### Task directions
Below are some records. Count the lines with "else" in them and give nothing but the total.
═════ Given information
==> src/rtl/rbat_self_clear.sv <==
// module: self-clearing bits with launch handshake
module rbat_self_clear
	import rbat_pkg::*;
(
	input  wire logic                  core_clk,
	input  wire logic                  rst_b,
	rbat_acc_if.bits                   acc,
	input  wire logic [RBAT_WIDTH-1:0] launched,
	output logic      [RBAT_WIDTH-1:0] selfBits
);
	import rbat_pkg::*;

	logic [RBAT_WIDTH-1:0] selfQ;
	logic [RBAT_WIDTH-1:0] selfD;
	logic                  wrHit;

	assign wrHit = acc.wrEn && acc.sel == RBAT_SEL_SELF;
	// writing zero never clears; only the launch acknowledge does
	// a bit stays set until its action is launched, at least one cycle
	assign selfD = (selfQ & ~launched) | (wrHit ? acc.wrData : RBAT_ZERO);
	assign selfBits = selfQ;

	always_ff @(posedge core_clk) begin
		if (!rst_b) begin
			selfQ <= RBAT_RST_SELF;
		end else begin
			selfQ <= selfD;
		end
	end

	chk_self_held: assert property (@(posedge core_clk) disable iff (!rst_b)
		wrHit && acc.wrData[0] |=> selfQ[0])
		else $error("self-clearing bit not set after write");
	chk_self_drop: assert property (@(posedge core_clk) disable iff (!rst_b)
		selfQ[0] && launched[0] && !(wrHit && acc.wrData[0]) |=> !selfQ[0])
		else $error("self-clearing bit did not drop after launch");
	chk_self_zero: assert property (@(posedge core_clk) disable iff (!rst_b)
		selfQ[0] && !launched[0] |=> selfQ[0])
		else $error("self-clearing bit dropped without launch");
	cov_self_cycle: cover property (@(posedge core_clk) disable iff (!rst_b)
		wrHit ##1 selfQ[0] ##[1:4] !selfQ[0]);
endmodule : rbat_self_clear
══════════
### Written reply
4